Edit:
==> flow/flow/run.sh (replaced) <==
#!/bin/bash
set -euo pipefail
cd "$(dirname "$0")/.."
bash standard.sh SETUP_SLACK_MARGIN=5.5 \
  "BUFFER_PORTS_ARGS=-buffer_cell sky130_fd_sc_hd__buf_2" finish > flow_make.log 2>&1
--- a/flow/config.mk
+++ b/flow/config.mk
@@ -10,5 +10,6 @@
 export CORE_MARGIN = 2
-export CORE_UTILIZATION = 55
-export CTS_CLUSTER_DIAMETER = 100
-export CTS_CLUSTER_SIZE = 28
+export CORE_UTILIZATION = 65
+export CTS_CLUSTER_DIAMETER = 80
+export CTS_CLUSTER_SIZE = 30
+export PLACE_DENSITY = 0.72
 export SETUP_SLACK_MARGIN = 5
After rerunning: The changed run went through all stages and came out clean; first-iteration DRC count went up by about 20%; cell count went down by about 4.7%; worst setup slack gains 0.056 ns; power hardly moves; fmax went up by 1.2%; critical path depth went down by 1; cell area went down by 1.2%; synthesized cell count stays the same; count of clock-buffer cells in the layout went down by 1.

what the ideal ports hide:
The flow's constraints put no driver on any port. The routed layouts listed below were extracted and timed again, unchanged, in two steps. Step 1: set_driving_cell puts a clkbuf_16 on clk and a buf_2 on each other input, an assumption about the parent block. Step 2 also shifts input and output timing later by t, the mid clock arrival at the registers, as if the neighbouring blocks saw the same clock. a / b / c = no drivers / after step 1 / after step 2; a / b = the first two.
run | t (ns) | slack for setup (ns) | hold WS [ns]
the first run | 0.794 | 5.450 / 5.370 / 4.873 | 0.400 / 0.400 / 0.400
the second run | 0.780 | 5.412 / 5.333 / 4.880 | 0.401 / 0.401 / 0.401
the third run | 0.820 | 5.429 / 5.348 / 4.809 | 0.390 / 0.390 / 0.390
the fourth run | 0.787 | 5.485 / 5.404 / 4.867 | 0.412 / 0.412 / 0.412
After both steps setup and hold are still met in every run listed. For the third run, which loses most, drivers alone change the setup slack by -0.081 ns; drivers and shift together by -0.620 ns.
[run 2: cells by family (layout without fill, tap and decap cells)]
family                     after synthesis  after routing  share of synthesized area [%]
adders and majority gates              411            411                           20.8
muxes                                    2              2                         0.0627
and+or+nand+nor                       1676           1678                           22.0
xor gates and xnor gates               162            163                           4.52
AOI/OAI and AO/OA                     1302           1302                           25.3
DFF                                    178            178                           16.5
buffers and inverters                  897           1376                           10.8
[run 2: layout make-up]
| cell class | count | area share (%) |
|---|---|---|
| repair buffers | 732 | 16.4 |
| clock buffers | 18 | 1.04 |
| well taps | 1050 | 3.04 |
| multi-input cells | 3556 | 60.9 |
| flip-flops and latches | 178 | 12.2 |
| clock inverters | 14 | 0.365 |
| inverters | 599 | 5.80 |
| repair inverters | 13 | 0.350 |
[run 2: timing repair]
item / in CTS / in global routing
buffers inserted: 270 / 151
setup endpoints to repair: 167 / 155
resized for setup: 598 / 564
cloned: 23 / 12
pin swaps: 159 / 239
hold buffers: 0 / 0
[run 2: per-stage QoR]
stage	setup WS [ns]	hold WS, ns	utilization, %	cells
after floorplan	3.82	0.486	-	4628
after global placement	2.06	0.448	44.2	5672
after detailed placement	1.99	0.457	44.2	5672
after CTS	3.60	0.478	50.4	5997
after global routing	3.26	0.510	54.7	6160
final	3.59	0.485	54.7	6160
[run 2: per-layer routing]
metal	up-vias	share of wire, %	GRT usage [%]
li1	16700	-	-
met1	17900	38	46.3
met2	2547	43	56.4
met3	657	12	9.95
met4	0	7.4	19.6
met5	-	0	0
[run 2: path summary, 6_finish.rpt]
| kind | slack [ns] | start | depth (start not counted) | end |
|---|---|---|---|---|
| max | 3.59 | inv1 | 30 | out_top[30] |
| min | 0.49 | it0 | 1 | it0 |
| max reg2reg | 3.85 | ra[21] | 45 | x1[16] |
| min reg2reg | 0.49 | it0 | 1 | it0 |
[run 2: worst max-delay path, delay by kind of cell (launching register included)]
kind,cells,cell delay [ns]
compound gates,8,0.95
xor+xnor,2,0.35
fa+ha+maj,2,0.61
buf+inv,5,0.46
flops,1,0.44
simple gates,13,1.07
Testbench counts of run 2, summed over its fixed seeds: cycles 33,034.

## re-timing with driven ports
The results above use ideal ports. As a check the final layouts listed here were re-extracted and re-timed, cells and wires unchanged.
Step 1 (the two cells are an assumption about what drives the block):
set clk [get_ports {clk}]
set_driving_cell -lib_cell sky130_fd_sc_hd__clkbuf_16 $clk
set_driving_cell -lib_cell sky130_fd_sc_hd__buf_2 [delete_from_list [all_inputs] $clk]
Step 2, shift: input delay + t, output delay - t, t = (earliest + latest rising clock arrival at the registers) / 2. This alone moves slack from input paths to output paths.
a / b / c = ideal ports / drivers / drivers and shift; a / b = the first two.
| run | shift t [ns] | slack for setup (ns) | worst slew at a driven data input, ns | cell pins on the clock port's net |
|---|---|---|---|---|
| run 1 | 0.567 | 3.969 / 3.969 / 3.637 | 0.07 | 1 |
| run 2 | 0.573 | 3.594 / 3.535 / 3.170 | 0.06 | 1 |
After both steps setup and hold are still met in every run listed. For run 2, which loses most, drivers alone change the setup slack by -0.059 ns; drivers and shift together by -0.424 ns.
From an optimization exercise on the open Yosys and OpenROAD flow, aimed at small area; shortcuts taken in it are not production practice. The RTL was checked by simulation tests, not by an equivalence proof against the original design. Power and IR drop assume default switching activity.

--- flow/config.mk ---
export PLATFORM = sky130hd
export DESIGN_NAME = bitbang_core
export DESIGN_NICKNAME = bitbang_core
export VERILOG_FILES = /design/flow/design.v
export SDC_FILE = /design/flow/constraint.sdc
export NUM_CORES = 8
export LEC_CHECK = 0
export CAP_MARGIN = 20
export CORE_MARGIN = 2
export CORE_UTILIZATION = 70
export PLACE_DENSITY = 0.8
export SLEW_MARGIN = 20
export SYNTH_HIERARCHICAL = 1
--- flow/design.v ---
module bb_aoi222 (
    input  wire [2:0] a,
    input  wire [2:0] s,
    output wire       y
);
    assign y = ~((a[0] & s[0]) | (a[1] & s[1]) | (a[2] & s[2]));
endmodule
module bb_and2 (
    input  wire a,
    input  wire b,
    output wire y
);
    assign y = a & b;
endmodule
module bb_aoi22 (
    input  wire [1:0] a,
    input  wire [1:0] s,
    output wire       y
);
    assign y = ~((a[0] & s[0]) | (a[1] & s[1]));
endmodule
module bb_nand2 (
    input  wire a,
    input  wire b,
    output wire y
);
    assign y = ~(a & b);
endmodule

---

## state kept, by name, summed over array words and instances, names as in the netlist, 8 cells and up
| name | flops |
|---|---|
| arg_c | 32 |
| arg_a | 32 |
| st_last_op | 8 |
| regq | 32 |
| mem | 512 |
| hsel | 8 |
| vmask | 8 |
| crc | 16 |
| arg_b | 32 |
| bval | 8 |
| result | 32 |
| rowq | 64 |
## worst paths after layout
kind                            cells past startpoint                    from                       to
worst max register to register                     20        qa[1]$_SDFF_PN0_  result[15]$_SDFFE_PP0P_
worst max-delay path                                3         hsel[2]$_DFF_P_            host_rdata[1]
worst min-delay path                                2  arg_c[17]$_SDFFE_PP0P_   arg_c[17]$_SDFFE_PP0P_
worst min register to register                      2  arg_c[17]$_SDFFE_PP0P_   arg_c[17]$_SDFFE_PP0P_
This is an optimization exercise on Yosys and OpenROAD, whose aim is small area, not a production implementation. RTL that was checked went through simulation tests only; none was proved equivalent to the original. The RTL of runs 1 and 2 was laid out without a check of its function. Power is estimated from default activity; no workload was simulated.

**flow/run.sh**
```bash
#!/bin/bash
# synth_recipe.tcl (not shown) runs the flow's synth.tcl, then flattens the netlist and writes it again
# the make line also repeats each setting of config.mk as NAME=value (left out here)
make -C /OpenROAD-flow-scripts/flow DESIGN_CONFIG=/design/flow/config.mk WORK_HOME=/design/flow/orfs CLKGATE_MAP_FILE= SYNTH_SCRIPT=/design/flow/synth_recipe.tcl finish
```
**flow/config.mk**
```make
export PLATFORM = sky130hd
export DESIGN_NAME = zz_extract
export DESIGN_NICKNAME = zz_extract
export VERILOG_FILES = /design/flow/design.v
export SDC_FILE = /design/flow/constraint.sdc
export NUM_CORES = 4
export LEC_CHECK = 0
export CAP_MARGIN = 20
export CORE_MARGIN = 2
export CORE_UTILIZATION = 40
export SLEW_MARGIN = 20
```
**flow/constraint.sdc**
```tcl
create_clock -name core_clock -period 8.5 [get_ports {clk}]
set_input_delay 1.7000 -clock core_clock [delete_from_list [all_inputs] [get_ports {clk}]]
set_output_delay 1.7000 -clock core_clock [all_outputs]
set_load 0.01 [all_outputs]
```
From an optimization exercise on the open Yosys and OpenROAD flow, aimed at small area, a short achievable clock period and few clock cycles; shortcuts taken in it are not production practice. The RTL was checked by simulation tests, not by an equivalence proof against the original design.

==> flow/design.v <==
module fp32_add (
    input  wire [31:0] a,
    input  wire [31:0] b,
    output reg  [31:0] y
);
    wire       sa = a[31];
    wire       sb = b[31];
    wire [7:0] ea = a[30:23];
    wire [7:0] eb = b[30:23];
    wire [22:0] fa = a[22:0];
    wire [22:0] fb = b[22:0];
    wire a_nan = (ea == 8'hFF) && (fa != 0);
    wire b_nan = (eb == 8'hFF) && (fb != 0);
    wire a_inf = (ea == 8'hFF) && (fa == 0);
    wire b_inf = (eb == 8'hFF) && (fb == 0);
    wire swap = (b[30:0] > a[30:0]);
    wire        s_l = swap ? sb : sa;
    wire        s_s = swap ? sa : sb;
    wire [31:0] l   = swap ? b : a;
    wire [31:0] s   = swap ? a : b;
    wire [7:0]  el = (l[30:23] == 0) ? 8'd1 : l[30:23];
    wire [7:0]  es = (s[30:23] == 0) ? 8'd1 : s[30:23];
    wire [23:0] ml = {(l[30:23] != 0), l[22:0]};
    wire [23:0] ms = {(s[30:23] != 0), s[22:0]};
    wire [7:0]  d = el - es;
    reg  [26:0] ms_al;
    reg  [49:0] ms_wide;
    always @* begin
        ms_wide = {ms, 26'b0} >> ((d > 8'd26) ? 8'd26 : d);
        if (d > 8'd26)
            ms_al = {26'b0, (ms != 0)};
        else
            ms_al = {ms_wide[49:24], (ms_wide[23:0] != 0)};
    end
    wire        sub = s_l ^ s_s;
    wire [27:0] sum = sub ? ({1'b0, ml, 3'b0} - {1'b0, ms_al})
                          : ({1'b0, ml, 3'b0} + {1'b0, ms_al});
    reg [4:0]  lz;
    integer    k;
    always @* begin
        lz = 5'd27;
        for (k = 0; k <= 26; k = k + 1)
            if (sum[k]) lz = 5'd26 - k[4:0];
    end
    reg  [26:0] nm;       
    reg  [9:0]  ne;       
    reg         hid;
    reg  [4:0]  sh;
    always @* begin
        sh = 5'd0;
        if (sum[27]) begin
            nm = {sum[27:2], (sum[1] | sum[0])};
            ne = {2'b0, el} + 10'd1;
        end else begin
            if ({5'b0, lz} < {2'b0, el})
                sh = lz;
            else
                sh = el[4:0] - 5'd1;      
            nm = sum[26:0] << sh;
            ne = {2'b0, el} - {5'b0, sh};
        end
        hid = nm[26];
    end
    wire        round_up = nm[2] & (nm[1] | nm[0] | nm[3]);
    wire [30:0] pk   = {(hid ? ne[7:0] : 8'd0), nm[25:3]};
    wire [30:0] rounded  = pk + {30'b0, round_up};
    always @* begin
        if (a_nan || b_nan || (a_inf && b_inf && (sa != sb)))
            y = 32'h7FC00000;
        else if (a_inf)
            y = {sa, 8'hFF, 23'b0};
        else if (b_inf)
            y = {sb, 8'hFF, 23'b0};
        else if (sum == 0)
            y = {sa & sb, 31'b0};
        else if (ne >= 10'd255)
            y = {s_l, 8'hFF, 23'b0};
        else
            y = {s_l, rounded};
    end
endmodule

...

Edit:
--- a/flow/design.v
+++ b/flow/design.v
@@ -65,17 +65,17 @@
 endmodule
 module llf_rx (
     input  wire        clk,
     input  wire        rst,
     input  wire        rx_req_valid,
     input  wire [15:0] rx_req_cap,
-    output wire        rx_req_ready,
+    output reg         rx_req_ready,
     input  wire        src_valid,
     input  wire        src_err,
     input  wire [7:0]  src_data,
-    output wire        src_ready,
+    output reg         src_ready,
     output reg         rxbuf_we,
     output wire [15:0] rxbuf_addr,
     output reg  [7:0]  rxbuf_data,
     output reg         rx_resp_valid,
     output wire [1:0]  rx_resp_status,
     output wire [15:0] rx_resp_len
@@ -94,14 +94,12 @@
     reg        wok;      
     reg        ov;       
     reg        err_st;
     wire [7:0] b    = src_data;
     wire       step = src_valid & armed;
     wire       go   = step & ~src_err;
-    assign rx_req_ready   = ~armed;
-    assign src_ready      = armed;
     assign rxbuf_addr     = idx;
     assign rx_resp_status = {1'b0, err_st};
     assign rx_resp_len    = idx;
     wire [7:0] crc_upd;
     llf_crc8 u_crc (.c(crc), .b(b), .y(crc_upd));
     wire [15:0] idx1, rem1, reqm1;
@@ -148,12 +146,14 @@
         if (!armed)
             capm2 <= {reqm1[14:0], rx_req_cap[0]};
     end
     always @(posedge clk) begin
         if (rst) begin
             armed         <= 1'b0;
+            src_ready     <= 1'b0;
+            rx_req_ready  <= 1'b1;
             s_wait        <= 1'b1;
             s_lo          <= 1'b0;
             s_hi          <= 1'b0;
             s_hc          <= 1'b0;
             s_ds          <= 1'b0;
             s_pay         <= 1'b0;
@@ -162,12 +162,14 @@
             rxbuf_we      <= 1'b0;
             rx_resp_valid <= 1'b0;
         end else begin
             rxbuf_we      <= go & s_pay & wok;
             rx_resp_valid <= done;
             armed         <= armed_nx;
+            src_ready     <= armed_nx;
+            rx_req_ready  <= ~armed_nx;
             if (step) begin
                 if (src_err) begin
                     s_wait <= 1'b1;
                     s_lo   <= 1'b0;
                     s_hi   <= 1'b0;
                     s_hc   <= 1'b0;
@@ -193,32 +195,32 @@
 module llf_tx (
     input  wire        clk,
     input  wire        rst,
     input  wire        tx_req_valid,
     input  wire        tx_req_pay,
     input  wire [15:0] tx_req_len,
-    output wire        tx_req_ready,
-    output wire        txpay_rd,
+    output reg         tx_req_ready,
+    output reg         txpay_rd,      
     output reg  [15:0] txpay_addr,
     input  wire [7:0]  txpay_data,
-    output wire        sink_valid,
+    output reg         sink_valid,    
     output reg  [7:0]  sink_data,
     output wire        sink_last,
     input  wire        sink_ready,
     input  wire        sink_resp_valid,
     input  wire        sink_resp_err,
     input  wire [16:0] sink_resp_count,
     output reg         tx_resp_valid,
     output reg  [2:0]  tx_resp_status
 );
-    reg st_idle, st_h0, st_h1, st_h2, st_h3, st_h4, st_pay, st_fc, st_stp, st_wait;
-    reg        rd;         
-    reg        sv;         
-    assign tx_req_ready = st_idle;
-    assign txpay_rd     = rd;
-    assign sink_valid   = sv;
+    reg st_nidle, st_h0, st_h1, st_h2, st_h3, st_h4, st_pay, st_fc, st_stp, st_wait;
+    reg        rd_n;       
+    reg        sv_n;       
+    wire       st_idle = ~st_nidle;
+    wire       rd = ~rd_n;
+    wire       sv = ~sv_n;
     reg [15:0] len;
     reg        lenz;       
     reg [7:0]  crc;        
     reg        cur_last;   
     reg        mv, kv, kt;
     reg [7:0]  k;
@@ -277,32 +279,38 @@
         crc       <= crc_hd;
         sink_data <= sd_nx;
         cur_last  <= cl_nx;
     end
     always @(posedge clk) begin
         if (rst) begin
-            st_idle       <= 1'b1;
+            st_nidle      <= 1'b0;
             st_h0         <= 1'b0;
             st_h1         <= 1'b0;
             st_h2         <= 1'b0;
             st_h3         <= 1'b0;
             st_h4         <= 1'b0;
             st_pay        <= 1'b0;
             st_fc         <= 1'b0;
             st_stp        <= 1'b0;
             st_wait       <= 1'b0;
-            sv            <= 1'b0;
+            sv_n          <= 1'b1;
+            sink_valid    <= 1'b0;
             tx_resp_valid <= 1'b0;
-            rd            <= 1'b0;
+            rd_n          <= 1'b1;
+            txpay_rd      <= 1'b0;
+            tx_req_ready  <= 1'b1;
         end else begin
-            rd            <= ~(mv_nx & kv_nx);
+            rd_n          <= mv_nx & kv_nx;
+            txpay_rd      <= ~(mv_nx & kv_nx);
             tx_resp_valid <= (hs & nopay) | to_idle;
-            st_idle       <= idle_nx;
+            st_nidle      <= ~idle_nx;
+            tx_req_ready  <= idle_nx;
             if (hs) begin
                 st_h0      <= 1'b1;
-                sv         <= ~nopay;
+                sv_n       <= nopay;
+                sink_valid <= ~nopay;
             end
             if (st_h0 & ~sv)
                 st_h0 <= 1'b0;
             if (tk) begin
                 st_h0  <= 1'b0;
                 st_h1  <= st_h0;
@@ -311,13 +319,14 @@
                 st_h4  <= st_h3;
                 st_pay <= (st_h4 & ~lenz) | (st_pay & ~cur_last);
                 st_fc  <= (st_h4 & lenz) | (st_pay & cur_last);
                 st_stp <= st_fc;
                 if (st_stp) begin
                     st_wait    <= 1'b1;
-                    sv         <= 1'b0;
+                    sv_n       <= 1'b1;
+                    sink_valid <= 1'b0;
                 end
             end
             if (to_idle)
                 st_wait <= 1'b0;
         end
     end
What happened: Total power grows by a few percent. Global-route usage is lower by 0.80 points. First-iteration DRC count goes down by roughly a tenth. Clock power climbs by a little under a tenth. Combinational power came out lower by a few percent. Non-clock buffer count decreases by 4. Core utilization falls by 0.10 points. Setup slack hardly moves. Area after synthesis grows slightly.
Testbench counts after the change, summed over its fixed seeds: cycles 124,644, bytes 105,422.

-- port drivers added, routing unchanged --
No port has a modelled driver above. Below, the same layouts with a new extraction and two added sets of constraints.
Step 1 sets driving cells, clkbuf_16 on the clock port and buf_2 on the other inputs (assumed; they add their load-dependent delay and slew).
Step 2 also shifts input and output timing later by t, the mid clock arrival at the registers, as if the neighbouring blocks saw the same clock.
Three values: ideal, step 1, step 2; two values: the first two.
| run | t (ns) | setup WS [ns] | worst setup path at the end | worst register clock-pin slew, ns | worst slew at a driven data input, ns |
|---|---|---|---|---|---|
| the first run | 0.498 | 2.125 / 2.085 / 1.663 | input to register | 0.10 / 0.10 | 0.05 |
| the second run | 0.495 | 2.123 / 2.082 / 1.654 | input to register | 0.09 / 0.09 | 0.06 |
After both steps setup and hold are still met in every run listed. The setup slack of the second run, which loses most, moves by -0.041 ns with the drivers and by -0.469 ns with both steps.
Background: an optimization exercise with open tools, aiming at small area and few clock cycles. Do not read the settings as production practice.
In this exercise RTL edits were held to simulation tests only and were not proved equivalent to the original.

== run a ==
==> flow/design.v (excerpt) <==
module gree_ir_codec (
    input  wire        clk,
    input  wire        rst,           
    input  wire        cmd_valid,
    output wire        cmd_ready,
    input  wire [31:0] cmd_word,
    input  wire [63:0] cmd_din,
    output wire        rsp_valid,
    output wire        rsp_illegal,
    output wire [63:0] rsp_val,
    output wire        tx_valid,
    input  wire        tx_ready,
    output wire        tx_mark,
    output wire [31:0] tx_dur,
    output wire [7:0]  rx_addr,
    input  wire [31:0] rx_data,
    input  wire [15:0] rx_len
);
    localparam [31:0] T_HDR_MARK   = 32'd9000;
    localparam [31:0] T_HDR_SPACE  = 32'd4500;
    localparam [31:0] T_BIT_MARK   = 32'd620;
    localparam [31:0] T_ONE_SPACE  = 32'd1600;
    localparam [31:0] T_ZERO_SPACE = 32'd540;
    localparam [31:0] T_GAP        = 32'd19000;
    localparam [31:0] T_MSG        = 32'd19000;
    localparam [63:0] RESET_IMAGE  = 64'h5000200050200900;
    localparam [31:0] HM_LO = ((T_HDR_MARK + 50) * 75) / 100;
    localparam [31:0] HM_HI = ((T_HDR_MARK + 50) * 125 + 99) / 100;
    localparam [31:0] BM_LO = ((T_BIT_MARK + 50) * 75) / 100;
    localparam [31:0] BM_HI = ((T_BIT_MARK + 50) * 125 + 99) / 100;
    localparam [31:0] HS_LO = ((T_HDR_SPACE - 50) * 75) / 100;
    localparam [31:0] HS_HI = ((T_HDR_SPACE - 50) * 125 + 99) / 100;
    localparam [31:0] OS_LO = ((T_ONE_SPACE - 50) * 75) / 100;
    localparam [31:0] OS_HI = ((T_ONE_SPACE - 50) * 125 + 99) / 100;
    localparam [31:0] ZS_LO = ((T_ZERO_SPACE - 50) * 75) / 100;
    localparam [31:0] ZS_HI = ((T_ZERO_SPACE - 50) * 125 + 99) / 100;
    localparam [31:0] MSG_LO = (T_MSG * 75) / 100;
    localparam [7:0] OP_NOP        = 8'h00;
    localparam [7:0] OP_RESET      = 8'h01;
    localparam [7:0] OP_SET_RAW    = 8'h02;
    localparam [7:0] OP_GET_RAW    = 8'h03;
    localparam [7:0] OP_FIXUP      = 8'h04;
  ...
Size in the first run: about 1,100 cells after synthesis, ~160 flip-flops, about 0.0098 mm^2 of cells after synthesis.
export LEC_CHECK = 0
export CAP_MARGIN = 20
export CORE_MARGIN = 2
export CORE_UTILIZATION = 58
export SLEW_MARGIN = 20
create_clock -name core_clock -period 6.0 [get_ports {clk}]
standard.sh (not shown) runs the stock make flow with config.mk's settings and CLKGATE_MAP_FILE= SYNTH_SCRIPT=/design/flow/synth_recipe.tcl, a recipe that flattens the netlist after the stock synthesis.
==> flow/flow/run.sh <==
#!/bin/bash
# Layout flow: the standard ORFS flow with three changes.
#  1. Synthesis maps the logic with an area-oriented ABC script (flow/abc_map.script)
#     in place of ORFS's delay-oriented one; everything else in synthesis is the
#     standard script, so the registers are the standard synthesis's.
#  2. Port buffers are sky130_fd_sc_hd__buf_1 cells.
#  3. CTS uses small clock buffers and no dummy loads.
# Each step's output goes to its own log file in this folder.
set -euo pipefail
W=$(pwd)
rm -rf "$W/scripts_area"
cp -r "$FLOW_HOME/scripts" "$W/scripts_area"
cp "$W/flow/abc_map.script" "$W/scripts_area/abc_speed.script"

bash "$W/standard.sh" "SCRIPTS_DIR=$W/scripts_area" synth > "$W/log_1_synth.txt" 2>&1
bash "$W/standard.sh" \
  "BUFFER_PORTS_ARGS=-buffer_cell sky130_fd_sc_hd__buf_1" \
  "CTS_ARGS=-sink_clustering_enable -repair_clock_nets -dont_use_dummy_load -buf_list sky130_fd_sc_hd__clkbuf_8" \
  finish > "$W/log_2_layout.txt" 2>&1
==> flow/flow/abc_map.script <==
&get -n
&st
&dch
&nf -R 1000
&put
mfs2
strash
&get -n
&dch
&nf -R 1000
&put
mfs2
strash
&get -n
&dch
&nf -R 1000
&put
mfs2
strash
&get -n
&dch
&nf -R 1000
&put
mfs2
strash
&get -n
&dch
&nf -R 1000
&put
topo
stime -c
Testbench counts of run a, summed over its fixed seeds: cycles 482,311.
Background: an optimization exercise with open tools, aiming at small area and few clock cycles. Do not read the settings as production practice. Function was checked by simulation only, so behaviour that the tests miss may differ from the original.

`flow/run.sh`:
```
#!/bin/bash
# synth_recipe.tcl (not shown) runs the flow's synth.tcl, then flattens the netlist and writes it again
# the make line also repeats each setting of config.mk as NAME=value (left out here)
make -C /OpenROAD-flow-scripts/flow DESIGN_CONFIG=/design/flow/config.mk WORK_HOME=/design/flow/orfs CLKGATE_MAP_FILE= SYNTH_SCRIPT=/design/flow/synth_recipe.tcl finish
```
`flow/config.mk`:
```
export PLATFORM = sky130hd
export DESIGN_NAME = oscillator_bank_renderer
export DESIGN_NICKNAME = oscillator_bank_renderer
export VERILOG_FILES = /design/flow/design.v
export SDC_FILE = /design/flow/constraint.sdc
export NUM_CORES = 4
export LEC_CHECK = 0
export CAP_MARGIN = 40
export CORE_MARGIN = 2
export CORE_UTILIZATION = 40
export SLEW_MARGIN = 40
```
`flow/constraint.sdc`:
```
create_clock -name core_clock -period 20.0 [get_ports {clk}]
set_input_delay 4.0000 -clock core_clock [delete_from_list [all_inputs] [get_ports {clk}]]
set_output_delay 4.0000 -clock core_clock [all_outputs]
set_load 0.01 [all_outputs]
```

WORK TO COMPLETE
Only the lines of the data holding the string "placement" are wanted; copy each of them.

ANSWER AREA
after global placement	2.06	0.448	44.2	5672
after detailed placement	1.99	0.457	44.2	5672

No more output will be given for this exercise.